I was led to the above article while investigating my past. Here's how it started.
I saw a post with this video on a Facebook site that was devoted to the Nurtured Heart Approach:
This was made by CCHRINT, an organization founded by the Church of Scientology. http://www.cchrint.org/psychiatric-disorders/ . I really like this video but now knowing its relationship to Scientology, I 'm not so sure I want to.
Many years ago, my brother Luke came home with L. Ron Hubbard's book and the Scientology bible -- Dyanetics -- I skimmed it...I didn't understand much...though I determined that my brother was weird. I eyed him suspiciously for months.
Fewer years ago, after a ten-year ride with an Indian spiritual cult, I almost attended a 10-day seminar in Florida that pretty much guaranteed enlightenment, especially if you joined their MLM program to move your process along. The organization, I learned just before purchasing the plane ticket, was led by a former Scientologist. I changed my mind.
The thing is, this inspiring video really could be an effective feel-good commercial for the Nurtured Heart Approach.

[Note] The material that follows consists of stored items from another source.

### config.mk
export PLATFORM = sky130hd
export DESIGN_NAME = mem_access_unit
export DESIGN_NICKNAME = d
export VERILOG_FILES = /design/src/rtl/mem_access_unit.sv
export SDC_FILE = /design/constraint.sdc
export NUM_CORES = 1
export LEC_CHECK = 0
export CORE_AREA = 2 2 241 243
export DETAILED_ROUTE_END_ITERATION = 7
export DIE_AREA = 0 0 243 245
export PLACE_DENSITY = 0.69
export RECOVER_POWER = 50
export SLEW_MARGIN = 20
export SYNTH_ARGS = -nofsm -noshare
export SYNTH_HDL_FRONTEND = slang
export SYNTH_SLANG_ARGS = --single-unit
### constraint.sdc
create_clock -name clk -period 3.25 [get_ports clk]
set_input_delay 0.65 -clock clk [delete_from_list [all_inputs] [get_ports clk]]
set_output_delay 0.65 -clock clk [all_outputs]
set_load 0.05 [all_outputs]
### src/rtl/mem_access_unit.sv
// Memory stage: issues one data-memory access per load/store and registers the MEM/WB result.
// Latency: 1 cycle for ALU/misaligned ops, 4 cycles minimum for loads/stores (IDLE, REQ, RESP, DONE).
// Backpressure: stall_req holds EX/MEM until DONE. A request is held stable while dmem_req_ready is low.
//
// Ports:
//   clk, rst                 clock and asynchronous active-low reset
//   me_*                     EX/MEM pipeline register outputs (operation, address, store data, rd, pc/inst)
//   stall_req                hold EX/MEM and earlier stages while an access is in flight
//   dmem_req_* / dmem_addr / dmem_wen / dmem_wdata / dmem_wmask
//                            registered request, held for the whole REQ state
//   dmem_resp_valid / dmem_rdata
//                            response, only sampled in RESP
//   wb_*                     registered MEM/WB result
//   misalign_err             one-cycle flag issued with the faulting instruction's wb update
module mem_access_unit #(
    parameter int XLEN = 64,
    parameter int ILEN = 32
) (
    input  logic            clk,
    input  logic            rst,
    input  logic            me_mem_rena,
    input  logic            me_mem_wena,
    input  logic            me_mem_ext_un,
    input  logic            me_mem_to_reg,
    input  logic [7:0]      me_mem_byte_enable,
    input  logic [XLEN-1:0] me_alu_result,
    input  logic [XLEN-1:0] me_new_rs2_data,
    input  logic            me_rd_wena,
    input  logic [4:0]      me_rd_waddr,
    input  logic [XLEN-1:0] me_pc,
    input  logic [ILEN-1:0] me_inst,
    output logic            stall_req,
    output logic            dmem_req_valid,
    input  logic            dmem_req_ready,
    output logic [XLEN-1:0] dmem_addr,
    output logic            dmem_wen,
    output logic [XLEN-1:0] dmem_wdata,
    output logic [7:0]      dmem_wmask,
    input  logic            dmem_resp_valid,
    input  logic [XLEN-1:0] dmem_rdata,
    output logic            wb_rd_wena,
    output logic [4:0]      wb_rd_waddr,
    output logic [XLEN-1:0] wb_rd_wdata,
    output logic [XLEN-1:0] wb_pc,
    output logic [ILEN-1:0] wb_inst,
    output logic            misalign_err
);

    typedef enum logic [1:0] {IDLE, REQ, RESP, DONE} state_t;

    state_t          state_q;
    logic            req_valid_q;
    logic [XLEN-1:0] req_addr_q;
    logic            req_wen_q;
    logic [XLEN-1:0] req_wdata_q;
    logic [7:0]      req_wmask_q;
    logic [XLEN-1:0] load_buf_q;
    logic            wb_rd_wena_q;
    logic [4:0]      wb_rd_waddr_q;
    logic [XLEN-1:0] wb_rd_wdata_q;
    logic [XLEN-1:0] wb_pc_q;
    logic [ILEN-1:0] wb_inst_q;
    logic            misalign_err_q;

    logic            mem_op;
    logic [2:0]      off;
    logic [15:0]     be_wide;
    logic            misaligned;
    logic [XLEN-1:0] sh;
    logic [XLEN-1:0] ld_val;

    assign mem_op     = me_mem_rena | me_mem_wena;
    assign off        = me_alu_result[2:0];
    // Mask shifted into a 16-bit window: any lane past byte 7 means the access crosses the doubleword.
    assign be_wide    = {8'h00, me_mem_byte_enable} << off;
    assign misaligned = mem_op & (|be_wide[15:8]);

    // Gated by rst so the stall drops the moment reset is asserted, not at the next edge.
    assign stall_req = rst & (((state_q == IDLE) & mem_op & ~misaligned) |
                              (state_q == REQ) | (state_q == RESP));

    // Load extraction works on the buffered response; EX/MEM is held so off/size are still valid.
    always_comb begin
        sh     = load_buf_q >> {off, 3'b000};
        ld_val = sh;
        case (me_mem_byte_enable)
            8'h01: ld_val = me_mem_ext_un ? {{(XLEN-8){1'b0}},  sh[7:0]}
                                          : {{(XLEN-8){sh[7]}},  sh[7:0]};
            8'h03: ld_val = me_mem_ext_un ? {{(XLEN-16){1'b0}}, sh[15:0]}
                                          : {{(XLEN-16){sh[15]}}, sh[15:0]};
            8'h0F: ld_val = me_mem_ext_un ? {{(XLEN-32){1'b0}}, sh[31:0]}
                                          : {{(XLEN-32){sh[31]}}, sh[31:0]};
            default: ld_val = sh;
        endcase
    end

    always_ff @(posedge clk or negedge rst) begin
        if (!rst) begin
            state_q        <= IDLE;
            req_valid_q    <= 1'b0;
            req_addr_q     <= '0;
            req_wen_q      <= 1'b0;
            req_wdata_q    <= '0;
            req_wmask_q    <= '0;
            load_buf_q     <= '0;
            wb_rd_wena_q   <= 1'b0;
            wb_rd_waddr_q  <= '0;
            wb_rd_wdata_q  <= '0;
            wb_pc_q        <= '0;
            wb_inst_q      <= '0;
            misalign_err_q <= 1'b0;
        end else begin
            case (state_q)
                IDLE: begin
                    if (mem_op && !misaligned) begin
                        state_q     <= REQ;
                        req_valid_q <= 1'b1;
                        req_addr_q  <= {me_alu_result[XLEN-1:3], 3'b000};
                        req_wen_q   <= me_mem_wena;
                        req_wdata_q <= me_new_rs2_data << {off, 3'b000};
                        req_wmask_q <= be_wide[7:0];
                    end
                end
                REQ: begin
                    if (dmem_req_ready) begin
                        state_q     <= RESP;
                        req_valid_q <= 1'b0;
                    end
                end
                RESP: begin
                    if (dmem_resp_valid) begin
                        load_buf_q <= dmem_rdata;
                        state_q    <= DONE;
                    end
                end
                DONE: state_q <= IDLE;
                default: state_q <= IDLE;
            endcase

            if (!stall_req) begin
                wb_rd_waddr_q  <= me_rd_waddr;
                wb_pc_q        <= me_pc;
                wb_inst_q      <= me_inst;
                wb_rd_wdata_q  <= me_mem_to_reg ? ld_val : me_alu_result;
                wb_rd_wena_q   <= me_rd_wena & ~misaligned;
                misalign_err_q <= misaligned;
            end else begin
                wb_rd_wena_q   <= 1'b0;
                misalign_err_q <= 1'b0;
            end
        end
    end

    assign dmem_req_valid = req_valid_q;
    assign dmem_addr      = req_addr_q;
    assign dmem_wen       = req_wen_q;
    assign dmem_wdata     = req_wdata_q;
    assign dmem_wmask     = req_wmask_q;
    assign wb_rd_wena     = wb_rd_wena_q;
    assign wb_rd_waddr    = wb_rd_waddr_q;
    assign wb_rd_wdata    = wb_rd_wdata_q;
    assign wb_pc          = wb_pc_q;
    assign wb_inst        = wb_inst_q;
    assign misalign_err   = misalign_err_q;

endmodule

Word-level counts from Yosys, hierarchy flattened
Index checks and enable logic that the tools add are counted.

Divide/modulo/power cells: 0. Eq/ne operators: 9. Magnitude comparators: 0. $mul: 0. Reductions and logical operators: 9. Shift-type cells: 3. Muxes and demuxes: 14. $add $sub $neg: 0. Bitwise operators: 9.

Operator list (count): 64-bit two-way mux (4); 64-bit one-hot mux with 3 select lines (1); 64-bit by 6-bit << shifter with 64-bit output (1); 64-bit by 6-bit >> shifter with 64-bit output (1); 8-bit by 3-bit << shifter with 16-bit output (1); 8-bit by 1-bit == test with 1-bit output, second input constant (1); 8-bit by 2-bit == test with 1-bit output, second input constant (1); 8-bit by 4-bit == test with 1-bit output, second input constant (1); 2-bit one-hot mux with 4 select lines (1); 8-bit OR reduction (1); 2-bit two-way mux (3); 3-bit AND reduction (2); 1-bit bitwise AND (5); 2-bit == test, second input constant (2); 1-bit two-way mux (4); 2-bit inequality test, second input constant (2); 2-bit AND reduction (2); 1-bit OR (3); 2-bit by 1-bit == test with 1-bit output, second input constant (1); 2-bit zero test (1); 2-bit by 1-bit inequality test with 1-bit output, second input constant (1); 1-bit one-hot mux with 2 select lines (1); 2-bit nonzero test (1); 1-bit logical AND (1); 2 further kinds (2).

Bits of input ports: 310. Output and inout bits: 306. Logic and storage cells: 57. Bits in latches: 0. Bits in registers: 368. Memory bits (writable): 0. Bits in read-only memories: 0. Memories kept: 0.

Depth between registers and ports, before layout
Gate-level depths: netlist of the first run.

Depth in word-level cells: 9. Gate-level depth with buffers: 11. Mapped depth without buffers: 8.

Worst setup path before layout of the first run
OpenSTA, ideal clock, no wires.

Path kind: input-to-output. Start point: in me_alu_result[1]. End point: out stall_req. Path buffers: 3. Slack: 0.347 ns. Stages: 7. Required time: 2.600 ns. Data arrival time: 2.253 ns. Cells stage by stage: or4_4 > o311a_4 > o31a_1 > buf_2 > inv_2 > buf_4 > buf_2.

Longest elaborated chain between the ends: 8.

Ends and longest elaborated chain: from (decl) (line 26) `input logic [XLEN-1:0] me_alu_result,`; 8-bit by 3-bit << shifter with 16-bit output (line 75) `assign be_wide = {8'h00, me_mem_byte_enable} << off;`; 8-bit OR reduction (line 76) `assign misaligned = mem_op & (|be_wide[15:8]);`; 1-bit bitwise AND (line 76); 1-bit inverter (line 79) `assign stall_req = rst & (((state_q == IDLE) & mem_op & ~misaligned) |`; 1-bit bitwise AND (line 79); 1-bit OR (line 79); 1-bit OR (line 80) `(state_q == REQ) | (state_q == RESP));`; 1-bit bitwise AND (line 79); to (decl) (line 32) `output logic stall_req,`.

No other way between the ends.

Worst setup path in the final report of the first run
Start point: in me_mem_byte_enable[5]. End point: out stall_req.

Longest elaborated chain between the ends: 8.

Ends and longest elaborated chain: from (decl) (line 25) `input logic [7:0] me_mem_byte_enable,`; 8-bit by 3-bit << shifter with 16-bit output (line 75); 8-bit OR reduction (line 76); 1-bit bitwise AND (line 76); 1-bit inverter (line 79); 1-bit bitwise AND (line 79); 1-bit OR (line 79); 1-bit OR (line 80); 1-bit bitwise AND (line 79).

No other way between the ends.

==> impl_metrics.csv, run 1 <==
group,metric,value,unit
route,wl_per_cell,23.00,µm
die,coreArea,0.05703,mm²
placement,dpl.cell_count,3198,
pwr,leakage,12.02,nW
synthesis,ys.flop_type,"dfrtp_1",
route,postRouteAntennaNets,0,
synthesis,ys_ff_latch,368,
pwr,p_per_area,1068,mW/mm²
route,drt_iter0_drc,1279,
synthesis,syn_inst,1887,
status,status,"finished, violations left",
clock_network,clk_pin_slew,0.06,ns
placement,place.gp.congestion,0.9198,
flow_run,drv_cap,2,
grt,grt_overflow,0,
synthesis,synthesis.area,0.01820,mm²
sta,rsz0062_at_grt,"no",
placement,io_buffers,612,
worst_setup_path,worstPathRequired,2.60,ns
sta,fin_crit,3.168,ns
sta,skew,0.02091,ns
layout,syn2layout_area_growth,47.76,%
die,die_area,0.05954,mm²
layout,nFillCells,5388,
clock_network,clkSinkCount,368,
route,dr.pass1.iters,5,
grt,grt_usage,0.2472,
sta,worst_pin_slew,1.689,ns
layout,final_cells,3289,
worst_setup_path,slowest_stage,"or4_4",
worst_setup_path,path_buf_inv,3,
sta,relSlewSlack,-0.1259,
die,die_w,243,µm
clock_network,root_buffer,"clkbuf_16",
route,route.detailed.vias_per_inst,5.088,
worst_setup_path,crit_chain,"clkdlybuf4s50_1 -> or4_4 -> o311a_4 -> o31a_2 -> inv_6 -> buf_12",
die,initial_core_util,0.3190,
synthesis,synth-edff-count,0,
route,drt_drc_violations_left,0,
die,die_h,245,µm
status,violations,"max-capacitance violations, max-slew violations",
synthesis,async_flop_share,1.000,
clock_network,cts_tree,"yes",
layout,nNetsFinal,2794,
die,io_pins,616,
clock_network,htreeDepth,2,
sta,hold_viol,0,
sta,max_freq,0.3157,GHz
placement,dp_hpwl,58560,µm
grt,grt_pass1_wl,110800,µm
die,rows,88,
grt,antenna_found_initial,20,
worst_setup_path,startpoint_type,"input pin",
sta,final-setup-viol-count,0,
clock_network,clock_path_buffers,3,
synthesis,synth_warnings,0,
grt,grt_max_degree,180,
sta,slew_violations,180,
synthesis,syn_area_per_cell,9.643,µm²
worst_setup_path,path_class,"in -> out",
layout,drive_above_1_share,0.1249,
sta,period_share,0.9747,
route,wirelength,75640,µm
worst_setup_path,cp_top_family,"buffers and inverters",
worst_setup_path,crit_path_end_kind,"primary output",
min_path,hp-class,"reg -> reg",
clock_network,numCtsBuffers,43,
route,num_vias,16735,
pwr,ir_worst_vdd,0.0006244,V
worst_setup_path,slowest_delay,0.53,ns
sta,whs,0.4689,ns
synthesis,seq_area_frac_synth,0.5061,
worst_setup_path,crit_path_max_fanout,5,
worst_setup_path,arrival,2.52,ns
clock_network,clock_latency,0.57,ns
grt,grt_pass1_vias,16713,
synthesis,ys_types,62,
state kept, by name, indices dropped and copies added (netlist names), 2 cells and up:
register	cells
wb_rd_wdata	64
wb_rd_waddr	5
dmem_addr	61
state_q	2
load_buf_q	64
dmem_wmask	8
wb_pc	64
dmem_wdata	64
wb_inst	32
kinds of logic (layout without fill, tap and decap cells):
| logic type | Yosys count | after routing | synth area share |
|---|---|---|---|
| AOI/OAI and AO/OA | 271 | 271 | 0.1098 |
| and+or+nand+nor | 874 | 874 | 0.1931 |
| adders and majority gates | 4 | 4 | 0.002751 |
| other | 1 | 13 | 0.0002061 |
| buffers and inverters | 151 | 776 | 0.04016 |
| muxes | 218 | 218 | 0.1479 |
| DFF | 368 | 368 | 0.5061 |
what timing repair did:
item                       4_1_cts  5_1_grt
hold buffers                     1        0
setup buffers                    0        0
setup endpoints to repair        0        1
gates resized for setup          0        1
hold endpoints to repair        29        0
cells in the mapped netlist (5+ instances only):
library cell	n	share of area
a21oi_1	36	0.0099
mux2_2	87	0.054
a221oi_1	6	0.0029
buf_6	7	0.0043
o31ai_1	22	0.0091
a31oi_1	9	0.0031
o21bai_1	6	0.0025
nor2_1	117	0.024
dfrtp_1	368	0.51
mux2i_1	99	0.054
o2bb2ai_1	8	0.0039
buf_4	12	0.0050
mux4_2	32	0.040
and3_1	7	0.0024
a211oi_1	31	0.013
nand2b_1	6	0.0021
o21ai_0	57	0.016
o211ai_1	8	0.0033
a21o_1	20	0.0083
clkbuf_1	63	0.013
buf_2	53	0.015
a211oi_2	30	0.021
nor3_1	49	0.013
nor2b_1	9	0.0031
a22oi_1	9	0.0037
nand3_1	23	0.0063
buf_1	8	0.0017
nand2_1	640	0.13
o21a_1	5	0.0021
layout by cell type, fill, tap and decap left out, types with 44 or more instances in the layout:
| cell type | instances |
|---|---|
| nor2_1 | 116 |
| buf_4 | 52 |
| clkdlybuf4s50_1 | 569 |
| mux2_2 | 87 |
| o21ai_0 | 57 |
| clkbuf_16 | 44 |
| mux2i_1 | 99 |
| nor3_1 | 49 |
| dfrtp_1 | 368 |
| nand2_1 | 639 |
cell type report:
type | count | area, µm² | share of cell area
timing repair buffer | 689 | 6860 | 0.2552
clock buffer | 64 | 1296 | 0.04821
antenna | 10 | 25.02 | 0.0009307
tap | 765 | 957.2 | 0.03560
inverter | 8 | 35.03 | 0.001303
clock inverter | 15 | 227.7 | 0.008469
sequential | 368 | 9209 | 0.3425
multi-input combinational | 1370 | 8277 | 0.3078
per-layer routing:
metal,vias up,GRT usage,share of wire
met1,8287,0.3390,0.43
met4,12,0.07163,0.026
met2,657,0.3894,0.47
met5,-,0,0.0011
li1,7656,-,-
met3,123,0.05871,0.075
where the power goes:
part | internal (mW) | switching, mW
logic | 5.17 | 10.2
clock network | 3.17 | 2.01
registers | 6.65 | 1.54
worst paths after layout:
path                                            from                          to  slack, ns  cells after the start
hold reg to reg            dmem_addr[18]$_DFFE_PN0P_   dmem_addr[18]$_DFFE_PN0P_       0.47                      2
max in group asynchronous                        rst     wb_inst[19]$_DFFE_PN0N_       0.40                      4
setup reg to reg              state_q[0]$_DFFE_PN0P_  load_buf_q[57]$_DFFE_PN0P_       0.69                      5
min in group asynchronous                        rst  load_buf_q[46]$_DFFE_PN0P_       0.54                      2
hold / removal             dmem_addr[18]$_DFFE_PN0P_   dmem_addr[18]$_DFFE_PN0P_       0.47                      2
setup / recovery               me_mem_byte_enable[5]                   stall_req       0.08                      6
per-stage QoR:
stage	setup TNS, ns	total power, mW	cell area, µm²	setup WS [ns]	utilization
after global routing	0	30.00	26880	0.03364	0.4713
after CTS	0	28.98	26940	0.04766	0.4723
after global placement	0	23.41	25410	0.003468	0.4454
final	0	28.71	26890	0.08221	0.4714
after floorplan	0	17.40	18200	0.3468	-
after detailed placement	-0.004267	23.69	25410	-0.004003	0.4454
tightest hold or removal path: stages, from the launching register on:
cell	delay (ns)
dfrtp_1	0.34
nand2_1	0.05
nand2_1	0.05
No activity file was read; power rests on OpenSTA's default activity.
==> run 2: changes to the inputs <==
- CORE_AREA: 2 2 241 243 -> 10 10 229 231
- DIE_AREA: 0 0 243 245 -> 0 0 239 241
- PLACE_DENSITY: 0.69 -> 0.78
==> run 2 against run 1 <==
Compared with the run above:
- the run still ends with max-capacitance violations, max-slew violations left
- sequential share of layout area is 0.45 points higher
- via count is 0.32% higher
- non-clock buffer count is 10 lower
- sequential power is 0.9% lower
- first-iteration DRC count is 11% higher
- register-to-register slack worse by 0.03 ns
- wire length is 3.7% higher
- fmax is 1.4% lower
- die area is 3.3% lower
- clock skew is 0.0052 ns higher
- utilization is 8.7 points higher
- largest power group unchanged
==> impl_metrics.csv, run 2 (synthesis gave the netlist of run 1 again) <==
group,metric,value,unit
die,die_w,239,µm
pwr,combPwrFrac,0.539,
layout,nNetsFinal,2782,
layout,utilization,0.5582,
worst_setup_path,crit_path_max_fanout,5,
pwr,intPower,14.32,mW
placement,io_buffers,612,
die,die_h,241,µm
sta,period_share,0.9883,
placement,dp_hpwl,61070,µm
sta,rsz0062_at_grt,"no",
clock_network,clkSinkCount,368,
worst_setup_path,r2r_slack,0.66,ns
clock_network,clock_latency,0.57,ns
layout,mostFrequentLayoutCells,"nand2_1 (639), clkdlybuf4s50_1 (440), dfrtp_1 (368), dlygate4sd3_1 (167), nor2_1 (116)",
route,wl_met2,36940,µm
route,highest_layer,"met5",
status,violations,"max-capacitance violations, max-slew violations",
grt,grt_overflow,0,
worst_setup_path,crit_chain,"clkdlybuf4s50_1 -> or4_4 -> o311a_4 -> o31a_2 -> inv_6 -> buf_12",
sta,relSlewSlack,-0.1438,
sta,whs,0.4563,ns
route,wl_met3,6676,µm
grt,grt_pass1_wl,112200,µm
route,wl_per_cell,25.06,µm
clock_network,htreeDepth,2,
status,status,"finished, violations left",
min_path,hp-class,"in -> async",
layout,drive_above_1_share,0.1220,
sta,max_freq,0.3114,GHz
clock_network,clock_path_buffers,3,
route,num_vias,16788,
worst_setup_path,cp_top_family,"buffers and inverters",
clock_network,postCtsSetupBuffers,0,
clock_network,clk_pin_slew,0.06,ns
pwr,leakage,12.06,nW
die,die_area,0.05760,mm²
die,coreArea,0.04755,mm²
grt,grt_max_degree,192,
route,route.detailed.vias_per_inst,5.362,
route,dr.pass1.iters,7,
sta,worst_pin_slew,1.716,ns
worst_setup_path,startpoint_type,"input pin",
worst_setup_path,regToRegStartpoint,"state_q[0]$_DFFE_PN0P_",
sta,final-setup-viol-count,0,
sta,hold_viol,0,
route,postRouteAntennaNets,0,
grt,grt_pass1_vias,16893,
pwr,p_per_area,1059,mW/mm²
clock_network,ctsHoldBuffers,1,
pwr,pwr-share-clk,0.172,
worst_setup_path,path_class,"in -> out",
pwr,ir_worst_vdd,0.0007645,V
die,initial_core_util,0.3827,
clock_network,cts_tree,"yes",
sta,skew,0.02614,ns
route,drt_drc_violations_left,0,
clock_network,cts_resized,0,
pwr,p_switching,13.78,mW
worst_setup_path,slowest_delay,0.54,ns
placement,place.gp.congestion,0.9683,
flow_run,drv_cap,1,
worst_setup_path,r2r-end,"load_buf_q[13]$_DFFE_PN0P_",
grt,grt_usage,0.2594,
worst_setup_path,crit_path_end_kind,"primary output",
die,io_pins,616,
route,met1_length,32210,µm
worst_setup_path,path_buf_inv,3,
layout,final_common_cell,"nand2_1",
layout,syn2layout_area_growth,45.85,%
worst_setup_path,slowest_stage,"or4_4",
route,drt_iter0_drc,1416,
placement,pre_cts_ws,-0.1193,ns
worst_setup_path,reg2reg_depth,5,
sta,fin_ws,0.03818,ns
clock_network,root_buffer,"clkbuf_16",
sta,fin_crit,3.212,ns
worst_setup_path,arrival,2.56,ns
pwr,seq_power_share,0.289,
clock_network,numCtsBuffers,41,
route,wirelength,78450,µm
grt,antenna_found_initial,17,
pwr,p_total,28.11,mW
die,rows,80,
pwr,power.share.switching,0.4903,
worst_setup_path,worstPathRequired,2.60,ns
sta,slew_violations,65,
==> run 2: power by group through the flow <==
stage | sequential (mW) | combinational, mW | clock, mW
global placement | 8.11 | 15.3 | 0
floorplan | 13.6 | 3.84 | 0
detailed placement | 8.19 | 15.5 | 0
finish | 8.12 | 15.1 | 4.84
global route | 8.35 | 15.9 | 5.09
CTS | 8.14 | 15.5 | 4.93
==> run 2: how the worst max path moves through the flow <==
stage                                from                           to  slack, ns  depth (start not counted)
floorplan                me_alu_result[1]                    stall_req       0.35                          7
global placement    me_mem_byte_enable[4]  wb_rd_wdata[39]$_DFFE_PN0N_      -0.08                          8
detailed placement  me_mem_byte_enable[5]       wb_inst[7]$_DFFE_PN0N_      -0.12                          8
CTS                 me_mem_byte_enable[5]                    stall_req       0.04                          6
global route                          rst    dmem_addr[29]$_DFFE_PN0P_       0.01                          4
finish              me_mem_byte_enable[5]                    stall_req       0.04                          6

But the question I'm waiting for someone to ask me - "So is this NHA thing like Scientology?" - makes me very uneasy. *
Hence, after watching the video I googled and discovered the article above, inspired by the Tom Cruise and Katie Holmes divorce episode. It helped me feel better. Basically, the Scientologists are not happy with Psychiatrists nor vice versa.... and it all gets down to labeling vs. big pharma vs. thinking about stuff differently.
In my opinion, the writer of the article (at the top of this post) who I found in my "research", puts it in perspective. And if you're interested in Scientology vs. Psychiatry you may like it.
Still the Question
What about LABELING? Is it, on the whole, more helpful or more harmful to label children with a psychiatric diagnosis, and in cases where medications have proven to be useful, to medicate them?
I am not a medical professional. So my opinion is based purely on my own experiences.
I know a child. It used to scare me a little to have him over. He was so full of intense energy - sort of bouncing of the walls, erratic...but super smart and engaging too. Once, about age 7, he hit his head on the concrete floor of my back patio. Not exactly on purpose, but purpose full. I heard the smack. He bounced right up as I came running....knowing that I would be disturbed at the fact that perhaps he was seriously injured...he said "I'm fine, really!”, “I'm really ok!" We both smiled anxiously.
Last year (he was 10) his mother told me "we decided to go with medication and everyone is sort of breathing a sigh of relief," including him. "I'm more me now, Mom," he told her. Only it's been over a year and when he comes over now, he's too subdued and I'd bet you he's depressed.
So. Labels. He obviously had some symptoms, my young friend...so he got a label and then some medications.
Are his problems solved? I guess we'll see.
I also have received labels.
Lucky for me, I knew enough to use them as a tool to dig out of the hole my thoughts had made. I definitely had symptoms. One doctor ordered Klonzepam and diagnosed me with Tourette’s. He explained that there was just nothing else closer that fit my symptoms. It's been six years and my Tourettishness has almost completely resolved. Truth be told I kind of miss it.
And then there was a D.O. who decided to practice medicine as a psychiatrist (which he was legally allowed to do) - and who after a tortuous 3-hour interview diagnosed me with Bi-Polar lite. And then prescribed Abilify.
"Do I have to take this or is it just an option for me?" I asked. "Oh, NO. You must take this." he said. "This disease will get worse if you don't. I would definitely recommend that you take this and that we continue meeting."
After one weekend, this drug had me seriously not liking my children so I brought the samples back to his office so he could properly discard them and I never went back. And he was wrong, because I am much better. As it turns out, I had a serious rough patch that lasted more than a few years. That's my official self-diagnosis.
Be skeptical of everything, Erica. If you have to judge, let your own experiences do the judging. I love the video and I'm not into Scientology. (I recognize it as propaganda, but then it's propaganda I like, so.) Frankly, I was relieved, at first, when my doctors labeled me - it legitimized my conditions which were painful and making me crazy. And, I chose not to take the drugs. I was able to use my thoughts very intentionally, take action over time (sometimes agonizingly slow) and to move on. I am very blessed.
I'm a not a medical professional and I put a lot of faith in Science and scientists. Because as much as I do believe in God, I still can't see her.
NHA came along in my life after the fact. (I realize that it's pretty much what I did to dig out of my hole.) It’s a simple (not always easy) approach that has made my life better and easier. It's my experience that I've been doing NHA for a long time and I just hadn't called it that. So, it's a Label and I'm happy to use it today. That's been my experience.
*(No offense to the Scientologists, it's just that I really think I've been there and done that....I don't intend to criticize the teachings, which I don't know much of, but I do have some feelings about the followers and leaders, based on my own experiences.)